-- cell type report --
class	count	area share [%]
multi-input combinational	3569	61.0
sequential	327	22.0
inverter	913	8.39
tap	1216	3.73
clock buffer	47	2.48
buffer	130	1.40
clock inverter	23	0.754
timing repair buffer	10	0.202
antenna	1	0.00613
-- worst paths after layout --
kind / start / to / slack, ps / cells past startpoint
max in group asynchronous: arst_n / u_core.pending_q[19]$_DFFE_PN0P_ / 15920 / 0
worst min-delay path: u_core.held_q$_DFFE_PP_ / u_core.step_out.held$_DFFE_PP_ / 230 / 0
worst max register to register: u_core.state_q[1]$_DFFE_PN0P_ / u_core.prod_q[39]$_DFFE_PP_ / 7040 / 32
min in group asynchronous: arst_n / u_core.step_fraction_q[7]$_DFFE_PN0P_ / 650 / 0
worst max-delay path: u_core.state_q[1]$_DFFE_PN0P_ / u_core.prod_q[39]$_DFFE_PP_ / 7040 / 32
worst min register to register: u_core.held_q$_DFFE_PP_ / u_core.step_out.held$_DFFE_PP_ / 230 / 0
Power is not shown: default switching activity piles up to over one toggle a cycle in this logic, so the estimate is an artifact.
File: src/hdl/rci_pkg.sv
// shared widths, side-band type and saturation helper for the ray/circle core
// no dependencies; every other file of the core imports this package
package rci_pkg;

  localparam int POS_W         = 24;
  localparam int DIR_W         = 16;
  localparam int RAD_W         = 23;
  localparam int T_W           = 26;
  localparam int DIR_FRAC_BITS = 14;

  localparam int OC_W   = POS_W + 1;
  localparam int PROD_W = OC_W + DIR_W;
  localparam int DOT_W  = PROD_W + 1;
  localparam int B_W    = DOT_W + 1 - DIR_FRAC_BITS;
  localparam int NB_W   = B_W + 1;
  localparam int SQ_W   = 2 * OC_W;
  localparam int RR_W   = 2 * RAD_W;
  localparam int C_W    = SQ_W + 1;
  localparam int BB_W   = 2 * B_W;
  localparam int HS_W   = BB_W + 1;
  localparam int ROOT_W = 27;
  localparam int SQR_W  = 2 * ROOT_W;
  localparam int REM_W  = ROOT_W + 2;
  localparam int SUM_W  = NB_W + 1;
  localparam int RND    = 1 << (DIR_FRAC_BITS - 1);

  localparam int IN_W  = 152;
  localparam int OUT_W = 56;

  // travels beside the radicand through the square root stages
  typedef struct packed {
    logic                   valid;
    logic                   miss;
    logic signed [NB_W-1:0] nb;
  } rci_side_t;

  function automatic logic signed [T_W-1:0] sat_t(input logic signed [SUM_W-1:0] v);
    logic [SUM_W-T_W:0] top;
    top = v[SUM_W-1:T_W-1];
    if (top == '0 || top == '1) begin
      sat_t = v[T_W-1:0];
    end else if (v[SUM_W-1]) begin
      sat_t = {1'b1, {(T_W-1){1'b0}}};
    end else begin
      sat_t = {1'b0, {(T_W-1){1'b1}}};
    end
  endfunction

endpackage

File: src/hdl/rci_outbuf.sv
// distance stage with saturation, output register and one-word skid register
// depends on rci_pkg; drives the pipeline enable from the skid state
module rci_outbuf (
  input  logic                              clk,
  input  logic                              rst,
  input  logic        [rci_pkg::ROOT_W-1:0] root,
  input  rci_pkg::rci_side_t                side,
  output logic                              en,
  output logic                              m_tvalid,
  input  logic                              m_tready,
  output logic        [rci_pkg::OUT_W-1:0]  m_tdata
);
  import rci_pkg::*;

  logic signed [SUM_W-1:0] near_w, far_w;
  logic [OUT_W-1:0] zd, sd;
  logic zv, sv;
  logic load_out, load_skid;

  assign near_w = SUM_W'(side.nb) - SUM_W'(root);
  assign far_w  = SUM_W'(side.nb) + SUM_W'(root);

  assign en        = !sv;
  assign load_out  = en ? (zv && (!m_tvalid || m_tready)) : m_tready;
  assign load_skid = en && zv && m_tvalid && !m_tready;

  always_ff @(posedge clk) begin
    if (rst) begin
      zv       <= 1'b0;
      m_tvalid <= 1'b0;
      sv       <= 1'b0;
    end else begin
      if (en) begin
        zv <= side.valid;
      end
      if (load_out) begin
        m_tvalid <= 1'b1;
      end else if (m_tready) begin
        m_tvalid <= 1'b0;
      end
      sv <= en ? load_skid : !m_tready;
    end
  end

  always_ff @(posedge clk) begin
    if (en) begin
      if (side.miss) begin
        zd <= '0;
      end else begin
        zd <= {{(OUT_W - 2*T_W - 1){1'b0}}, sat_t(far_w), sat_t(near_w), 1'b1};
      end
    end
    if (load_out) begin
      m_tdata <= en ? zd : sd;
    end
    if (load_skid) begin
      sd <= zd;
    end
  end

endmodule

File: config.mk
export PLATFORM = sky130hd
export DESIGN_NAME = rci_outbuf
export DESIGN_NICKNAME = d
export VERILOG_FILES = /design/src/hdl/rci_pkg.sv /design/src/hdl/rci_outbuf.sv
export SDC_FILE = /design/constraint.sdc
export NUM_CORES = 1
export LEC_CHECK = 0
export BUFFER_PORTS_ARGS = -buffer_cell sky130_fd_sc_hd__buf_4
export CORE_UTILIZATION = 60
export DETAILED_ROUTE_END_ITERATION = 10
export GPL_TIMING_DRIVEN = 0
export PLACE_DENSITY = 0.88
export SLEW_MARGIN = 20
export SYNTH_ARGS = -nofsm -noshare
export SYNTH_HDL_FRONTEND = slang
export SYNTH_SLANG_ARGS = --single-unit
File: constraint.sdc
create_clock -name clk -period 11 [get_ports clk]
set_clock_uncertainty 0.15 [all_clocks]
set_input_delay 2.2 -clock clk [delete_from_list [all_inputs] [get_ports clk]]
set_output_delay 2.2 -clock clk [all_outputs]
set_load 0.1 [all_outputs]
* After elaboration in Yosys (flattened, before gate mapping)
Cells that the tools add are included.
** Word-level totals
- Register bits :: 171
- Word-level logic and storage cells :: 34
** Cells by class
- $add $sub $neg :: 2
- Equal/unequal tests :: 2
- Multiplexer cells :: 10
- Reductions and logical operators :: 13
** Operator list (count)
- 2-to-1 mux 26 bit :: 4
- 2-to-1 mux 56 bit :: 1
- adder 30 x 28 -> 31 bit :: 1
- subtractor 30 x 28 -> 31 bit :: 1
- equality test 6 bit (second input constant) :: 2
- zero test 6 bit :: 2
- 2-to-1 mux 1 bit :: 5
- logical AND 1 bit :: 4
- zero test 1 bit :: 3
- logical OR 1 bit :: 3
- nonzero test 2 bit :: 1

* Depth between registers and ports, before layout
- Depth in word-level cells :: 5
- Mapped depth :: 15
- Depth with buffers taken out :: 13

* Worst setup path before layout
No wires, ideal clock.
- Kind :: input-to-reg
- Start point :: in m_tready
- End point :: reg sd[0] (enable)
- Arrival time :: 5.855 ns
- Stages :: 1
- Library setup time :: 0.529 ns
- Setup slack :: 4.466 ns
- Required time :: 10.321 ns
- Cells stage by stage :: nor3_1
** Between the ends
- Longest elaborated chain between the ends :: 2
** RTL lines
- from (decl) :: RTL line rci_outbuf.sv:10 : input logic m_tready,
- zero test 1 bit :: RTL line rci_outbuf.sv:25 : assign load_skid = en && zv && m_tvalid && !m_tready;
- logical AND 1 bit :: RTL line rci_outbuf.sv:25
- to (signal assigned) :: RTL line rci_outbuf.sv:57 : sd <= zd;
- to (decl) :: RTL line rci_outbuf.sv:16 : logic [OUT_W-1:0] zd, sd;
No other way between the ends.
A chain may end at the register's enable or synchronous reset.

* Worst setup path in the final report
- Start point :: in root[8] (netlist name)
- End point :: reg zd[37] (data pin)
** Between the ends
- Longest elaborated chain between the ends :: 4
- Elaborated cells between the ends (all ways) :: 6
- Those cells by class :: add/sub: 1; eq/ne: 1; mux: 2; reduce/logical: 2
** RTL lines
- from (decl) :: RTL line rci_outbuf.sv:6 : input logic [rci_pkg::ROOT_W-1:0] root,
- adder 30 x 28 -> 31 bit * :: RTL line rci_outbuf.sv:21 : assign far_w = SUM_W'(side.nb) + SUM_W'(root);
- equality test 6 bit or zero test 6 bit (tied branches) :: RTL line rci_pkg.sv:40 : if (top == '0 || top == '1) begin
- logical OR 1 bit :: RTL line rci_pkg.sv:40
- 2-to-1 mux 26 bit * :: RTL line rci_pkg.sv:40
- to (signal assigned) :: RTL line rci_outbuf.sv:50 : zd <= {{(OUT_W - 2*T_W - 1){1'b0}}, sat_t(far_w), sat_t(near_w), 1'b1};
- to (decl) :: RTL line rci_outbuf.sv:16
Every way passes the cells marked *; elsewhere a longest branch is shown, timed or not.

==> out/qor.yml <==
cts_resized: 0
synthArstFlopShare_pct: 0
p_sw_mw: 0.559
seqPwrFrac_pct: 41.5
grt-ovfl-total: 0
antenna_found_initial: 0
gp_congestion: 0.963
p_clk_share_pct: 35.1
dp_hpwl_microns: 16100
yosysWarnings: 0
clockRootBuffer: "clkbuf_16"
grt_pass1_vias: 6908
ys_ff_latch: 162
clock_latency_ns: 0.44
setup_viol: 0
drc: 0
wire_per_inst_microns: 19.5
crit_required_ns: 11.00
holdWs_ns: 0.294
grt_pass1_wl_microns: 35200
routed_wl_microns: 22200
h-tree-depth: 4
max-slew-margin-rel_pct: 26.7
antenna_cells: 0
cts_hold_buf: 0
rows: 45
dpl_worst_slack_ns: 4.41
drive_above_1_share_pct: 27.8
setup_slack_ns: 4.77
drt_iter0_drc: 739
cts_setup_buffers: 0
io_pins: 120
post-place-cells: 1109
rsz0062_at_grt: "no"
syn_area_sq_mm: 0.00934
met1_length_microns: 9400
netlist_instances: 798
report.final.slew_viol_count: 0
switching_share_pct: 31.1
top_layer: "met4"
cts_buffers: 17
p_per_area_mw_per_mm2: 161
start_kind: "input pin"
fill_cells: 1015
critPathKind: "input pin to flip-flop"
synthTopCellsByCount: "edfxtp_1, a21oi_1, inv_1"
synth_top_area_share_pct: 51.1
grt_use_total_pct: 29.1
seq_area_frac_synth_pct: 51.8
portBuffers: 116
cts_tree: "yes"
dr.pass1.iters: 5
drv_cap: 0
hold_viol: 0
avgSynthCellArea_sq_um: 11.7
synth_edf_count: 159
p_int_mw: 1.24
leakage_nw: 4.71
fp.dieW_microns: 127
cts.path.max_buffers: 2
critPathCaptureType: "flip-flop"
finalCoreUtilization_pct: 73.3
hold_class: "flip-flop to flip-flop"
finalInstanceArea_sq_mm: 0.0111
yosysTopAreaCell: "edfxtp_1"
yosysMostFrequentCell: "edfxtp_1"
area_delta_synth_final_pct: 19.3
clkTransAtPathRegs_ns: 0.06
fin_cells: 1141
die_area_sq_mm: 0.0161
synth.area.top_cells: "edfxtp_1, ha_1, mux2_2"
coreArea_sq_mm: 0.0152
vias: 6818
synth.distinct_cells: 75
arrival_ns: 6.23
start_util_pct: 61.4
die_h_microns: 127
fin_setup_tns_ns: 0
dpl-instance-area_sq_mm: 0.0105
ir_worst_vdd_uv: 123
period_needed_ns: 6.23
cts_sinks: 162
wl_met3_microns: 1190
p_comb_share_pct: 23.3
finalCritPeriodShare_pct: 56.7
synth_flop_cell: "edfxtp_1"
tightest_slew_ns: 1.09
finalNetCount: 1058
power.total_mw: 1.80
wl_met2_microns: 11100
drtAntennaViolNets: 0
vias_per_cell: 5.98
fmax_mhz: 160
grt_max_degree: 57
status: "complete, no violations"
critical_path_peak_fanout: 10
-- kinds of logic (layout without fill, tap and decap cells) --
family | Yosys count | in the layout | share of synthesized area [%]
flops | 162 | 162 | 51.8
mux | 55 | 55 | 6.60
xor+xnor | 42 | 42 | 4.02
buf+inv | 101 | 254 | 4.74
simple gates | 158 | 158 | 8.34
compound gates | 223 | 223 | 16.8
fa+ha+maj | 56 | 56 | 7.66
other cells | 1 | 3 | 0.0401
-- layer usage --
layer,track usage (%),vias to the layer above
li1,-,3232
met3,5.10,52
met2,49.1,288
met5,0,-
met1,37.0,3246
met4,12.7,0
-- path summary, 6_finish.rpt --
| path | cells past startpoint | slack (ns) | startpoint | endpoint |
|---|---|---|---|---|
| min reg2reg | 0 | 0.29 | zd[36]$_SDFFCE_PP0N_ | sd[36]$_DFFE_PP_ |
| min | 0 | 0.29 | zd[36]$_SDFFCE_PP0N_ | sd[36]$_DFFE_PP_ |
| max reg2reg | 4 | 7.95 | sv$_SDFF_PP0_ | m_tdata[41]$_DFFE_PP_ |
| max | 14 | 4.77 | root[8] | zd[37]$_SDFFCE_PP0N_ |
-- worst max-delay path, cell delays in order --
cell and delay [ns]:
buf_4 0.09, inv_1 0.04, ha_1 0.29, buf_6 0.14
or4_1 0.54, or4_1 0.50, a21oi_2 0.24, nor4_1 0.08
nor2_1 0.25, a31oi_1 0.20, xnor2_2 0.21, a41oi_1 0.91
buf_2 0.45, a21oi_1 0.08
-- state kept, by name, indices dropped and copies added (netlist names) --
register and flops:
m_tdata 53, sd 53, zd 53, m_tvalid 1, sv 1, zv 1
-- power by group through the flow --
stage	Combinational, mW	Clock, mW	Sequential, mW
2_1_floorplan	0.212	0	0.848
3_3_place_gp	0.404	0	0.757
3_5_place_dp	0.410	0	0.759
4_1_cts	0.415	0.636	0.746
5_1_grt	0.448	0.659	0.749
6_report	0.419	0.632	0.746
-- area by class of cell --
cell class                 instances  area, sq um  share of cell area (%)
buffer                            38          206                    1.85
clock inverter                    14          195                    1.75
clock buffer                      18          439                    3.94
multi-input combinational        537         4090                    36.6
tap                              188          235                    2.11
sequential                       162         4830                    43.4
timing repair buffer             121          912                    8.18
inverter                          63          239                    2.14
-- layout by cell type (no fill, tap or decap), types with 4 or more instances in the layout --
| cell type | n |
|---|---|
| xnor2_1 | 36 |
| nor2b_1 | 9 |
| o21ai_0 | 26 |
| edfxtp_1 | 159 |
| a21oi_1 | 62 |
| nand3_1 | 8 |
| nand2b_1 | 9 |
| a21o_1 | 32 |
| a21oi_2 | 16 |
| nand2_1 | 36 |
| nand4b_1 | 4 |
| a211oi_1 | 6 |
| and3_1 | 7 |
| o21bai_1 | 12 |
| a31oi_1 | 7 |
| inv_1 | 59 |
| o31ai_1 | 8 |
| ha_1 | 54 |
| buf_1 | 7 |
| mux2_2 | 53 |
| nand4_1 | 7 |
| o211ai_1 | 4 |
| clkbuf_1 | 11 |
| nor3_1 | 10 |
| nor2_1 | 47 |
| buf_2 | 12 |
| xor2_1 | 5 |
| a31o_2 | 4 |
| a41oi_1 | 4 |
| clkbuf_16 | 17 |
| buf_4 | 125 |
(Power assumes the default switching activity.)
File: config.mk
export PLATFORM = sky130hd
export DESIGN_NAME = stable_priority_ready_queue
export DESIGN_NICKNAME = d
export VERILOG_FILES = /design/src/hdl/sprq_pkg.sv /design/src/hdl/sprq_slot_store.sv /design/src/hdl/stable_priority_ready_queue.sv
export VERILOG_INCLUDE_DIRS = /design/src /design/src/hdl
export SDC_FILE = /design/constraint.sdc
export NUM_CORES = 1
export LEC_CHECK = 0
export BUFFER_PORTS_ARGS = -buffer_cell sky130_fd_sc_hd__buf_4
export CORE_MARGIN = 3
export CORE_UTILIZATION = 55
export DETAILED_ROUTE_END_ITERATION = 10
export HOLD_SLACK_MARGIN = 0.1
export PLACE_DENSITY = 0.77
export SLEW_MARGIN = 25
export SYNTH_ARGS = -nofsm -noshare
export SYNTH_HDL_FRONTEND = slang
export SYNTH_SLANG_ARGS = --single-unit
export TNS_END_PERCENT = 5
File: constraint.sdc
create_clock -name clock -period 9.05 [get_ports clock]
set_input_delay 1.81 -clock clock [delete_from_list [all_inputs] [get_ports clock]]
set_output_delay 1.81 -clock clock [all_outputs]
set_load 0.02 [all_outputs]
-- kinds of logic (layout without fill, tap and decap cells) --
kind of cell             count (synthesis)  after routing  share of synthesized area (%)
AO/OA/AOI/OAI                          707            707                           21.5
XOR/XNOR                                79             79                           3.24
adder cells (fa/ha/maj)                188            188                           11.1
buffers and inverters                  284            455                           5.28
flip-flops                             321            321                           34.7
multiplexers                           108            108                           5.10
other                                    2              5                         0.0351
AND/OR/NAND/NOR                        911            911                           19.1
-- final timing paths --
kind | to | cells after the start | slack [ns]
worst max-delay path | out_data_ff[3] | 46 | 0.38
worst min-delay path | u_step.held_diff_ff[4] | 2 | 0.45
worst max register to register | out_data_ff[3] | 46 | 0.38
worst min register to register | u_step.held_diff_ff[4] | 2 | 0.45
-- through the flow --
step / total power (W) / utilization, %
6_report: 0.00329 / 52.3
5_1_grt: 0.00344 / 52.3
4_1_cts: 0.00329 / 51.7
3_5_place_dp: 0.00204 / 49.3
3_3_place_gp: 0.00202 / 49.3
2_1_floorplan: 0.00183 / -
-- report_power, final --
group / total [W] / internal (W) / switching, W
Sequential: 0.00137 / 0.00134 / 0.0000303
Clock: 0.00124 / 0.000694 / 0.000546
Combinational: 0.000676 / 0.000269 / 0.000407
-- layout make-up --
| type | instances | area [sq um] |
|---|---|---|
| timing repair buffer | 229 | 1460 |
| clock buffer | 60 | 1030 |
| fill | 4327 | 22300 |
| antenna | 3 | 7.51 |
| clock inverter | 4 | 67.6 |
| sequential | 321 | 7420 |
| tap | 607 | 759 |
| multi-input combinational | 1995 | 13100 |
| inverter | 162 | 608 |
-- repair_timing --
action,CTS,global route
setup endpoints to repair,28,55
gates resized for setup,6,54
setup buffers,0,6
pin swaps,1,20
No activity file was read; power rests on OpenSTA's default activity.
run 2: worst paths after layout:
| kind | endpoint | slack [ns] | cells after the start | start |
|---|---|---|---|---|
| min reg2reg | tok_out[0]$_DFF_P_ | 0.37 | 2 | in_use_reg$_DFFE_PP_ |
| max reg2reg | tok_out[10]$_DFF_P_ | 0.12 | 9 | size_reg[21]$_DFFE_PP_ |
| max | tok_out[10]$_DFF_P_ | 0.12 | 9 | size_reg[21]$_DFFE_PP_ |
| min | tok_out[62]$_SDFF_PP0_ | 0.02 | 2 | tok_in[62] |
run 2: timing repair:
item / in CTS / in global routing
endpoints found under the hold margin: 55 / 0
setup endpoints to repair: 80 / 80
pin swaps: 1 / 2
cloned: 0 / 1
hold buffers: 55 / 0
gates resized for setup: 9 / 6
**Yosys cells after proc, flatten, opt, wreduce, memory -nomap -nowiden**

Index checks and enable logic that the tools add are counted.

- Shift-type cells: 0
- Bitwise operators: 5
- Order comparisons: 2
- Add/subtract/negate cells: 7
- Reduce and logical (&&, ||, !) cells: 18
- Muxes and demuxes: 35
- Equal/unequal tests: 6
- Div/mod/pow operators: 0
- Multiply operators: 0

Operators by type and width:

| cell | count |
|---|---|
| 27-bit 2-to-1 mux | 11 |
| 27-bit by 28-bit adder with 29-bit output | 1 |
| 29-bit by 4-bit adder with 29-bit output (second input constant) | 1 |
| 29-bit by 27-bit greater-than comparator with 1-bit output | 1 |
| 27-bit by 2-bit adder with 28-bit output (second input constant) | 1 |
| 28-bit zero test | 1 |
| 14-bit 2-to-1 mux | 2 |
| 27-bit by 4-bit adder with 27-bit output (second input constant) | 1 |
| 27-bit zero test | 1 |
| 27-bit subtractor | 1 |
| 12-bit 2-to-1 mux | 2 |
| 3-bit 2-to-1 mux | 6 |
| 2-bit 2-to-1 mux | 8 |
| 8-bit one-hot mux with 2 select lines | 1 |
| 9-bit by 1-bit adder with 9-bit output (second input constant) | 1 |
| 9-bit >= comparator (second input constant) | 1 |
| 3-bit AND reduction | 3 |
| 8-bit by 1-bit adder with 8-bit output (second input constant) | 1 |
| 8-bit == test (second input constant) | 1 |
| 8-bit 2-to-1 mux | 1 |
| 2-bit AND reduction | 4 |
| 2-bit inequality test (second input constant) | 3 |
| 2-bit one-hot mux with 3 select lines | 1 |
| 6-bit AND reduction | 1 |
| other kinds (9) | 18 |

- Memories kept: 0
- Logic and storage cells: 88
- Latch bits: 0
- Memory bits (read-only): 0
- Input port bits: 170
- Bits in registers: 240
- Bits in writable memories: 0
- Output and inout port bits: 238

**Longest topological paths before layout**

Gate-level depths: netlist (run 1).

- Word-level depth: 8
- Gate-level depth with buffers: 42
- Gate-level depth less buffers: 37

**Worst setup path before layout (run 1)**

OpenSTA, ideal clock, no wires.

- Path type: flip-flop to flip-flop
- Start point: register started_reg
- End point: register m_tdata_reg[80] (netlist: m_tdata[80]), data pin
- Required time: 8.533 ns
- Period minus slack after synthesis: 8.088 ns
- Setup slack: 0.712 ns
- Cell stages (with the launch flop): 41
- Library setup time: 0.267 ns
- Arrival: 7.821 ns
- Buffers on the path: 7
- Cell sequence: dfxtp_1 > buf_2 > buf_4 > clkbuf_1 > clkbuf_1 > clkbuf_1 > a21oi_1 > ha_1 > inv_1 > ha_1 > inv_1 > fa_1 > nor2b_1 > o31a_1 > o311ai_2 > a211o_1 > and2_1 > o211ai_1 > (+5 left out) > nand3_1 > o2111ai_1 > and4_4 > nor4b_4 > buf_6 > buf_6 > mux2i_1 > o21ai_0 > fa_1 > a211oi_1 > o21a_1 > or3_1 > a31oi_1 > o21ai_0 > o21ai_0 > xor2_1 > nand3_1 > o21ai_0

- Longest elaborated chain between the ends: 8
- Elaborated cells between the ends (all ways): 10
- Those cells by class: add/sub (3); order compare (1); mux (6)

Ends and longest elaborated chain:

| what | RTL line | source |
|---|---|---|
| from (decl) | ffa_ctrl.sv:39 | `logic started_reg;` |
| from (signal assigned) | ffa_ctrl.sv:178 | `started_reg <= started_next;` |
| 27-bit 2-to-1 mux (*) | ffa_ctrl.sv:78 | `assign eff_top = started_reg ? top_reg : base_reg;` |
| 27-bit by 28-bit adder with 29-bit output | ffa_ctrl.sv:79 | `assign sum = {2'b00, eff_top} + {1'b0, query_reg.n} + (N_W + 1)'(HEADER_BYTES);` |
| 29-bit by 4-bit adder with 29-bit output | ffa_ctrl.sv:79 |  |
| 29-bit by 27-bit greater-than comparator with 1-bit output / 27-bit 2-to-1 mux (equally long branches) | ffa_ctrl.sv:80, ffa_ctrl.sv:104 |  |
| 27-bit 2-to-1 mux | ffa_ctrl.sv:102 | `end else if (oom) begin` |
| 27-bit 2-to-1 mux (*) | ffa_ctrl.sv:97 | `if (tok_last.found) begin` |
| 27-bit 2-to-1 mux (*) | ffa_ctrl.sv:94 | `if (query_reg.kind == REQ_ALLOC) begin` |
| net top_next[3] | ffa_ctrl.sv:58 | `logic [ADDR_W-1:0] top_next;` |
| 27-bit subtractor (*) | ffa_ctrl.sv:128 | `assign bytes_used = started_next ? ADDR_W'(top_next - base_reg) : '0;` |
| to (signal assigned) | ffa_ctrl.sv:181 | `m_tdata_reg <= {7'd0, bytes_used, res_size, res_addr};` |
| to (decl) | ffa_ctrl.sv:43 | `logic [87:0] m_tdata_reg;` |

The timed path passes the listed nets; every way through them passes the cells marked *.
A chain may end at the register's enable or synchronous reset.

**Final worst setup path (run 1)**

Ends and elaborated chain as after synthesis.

━━━━━━━━━━

# Description of the task
The lines above from the one with "6_report: 0.00329 / 52.3" through the one with "-- layout make-up" are to be duplicated exactly, ends included, with nothing added.

# Final answer
6_report: 0.00329 / 52.3
5_1_grt: 0.00344 / 52.3
4_1_cts: 0.00329 / 51.7
3_5_place_dp: 0.00204 / 49.3
3_3_place_gp: 0.00202 / 49.3
2_1_floorplan: 0.00183 / -
-- report_power, final --
group / total [W] / internal (W) / switching, W
Sequential: 0.00137 / 0.00134 / 0.0000303
Clock: 0.00124 / 0.000694 / 0.000546
Combinational: 0.000676 / 0.000269 / 0.000407
-- layout make-up --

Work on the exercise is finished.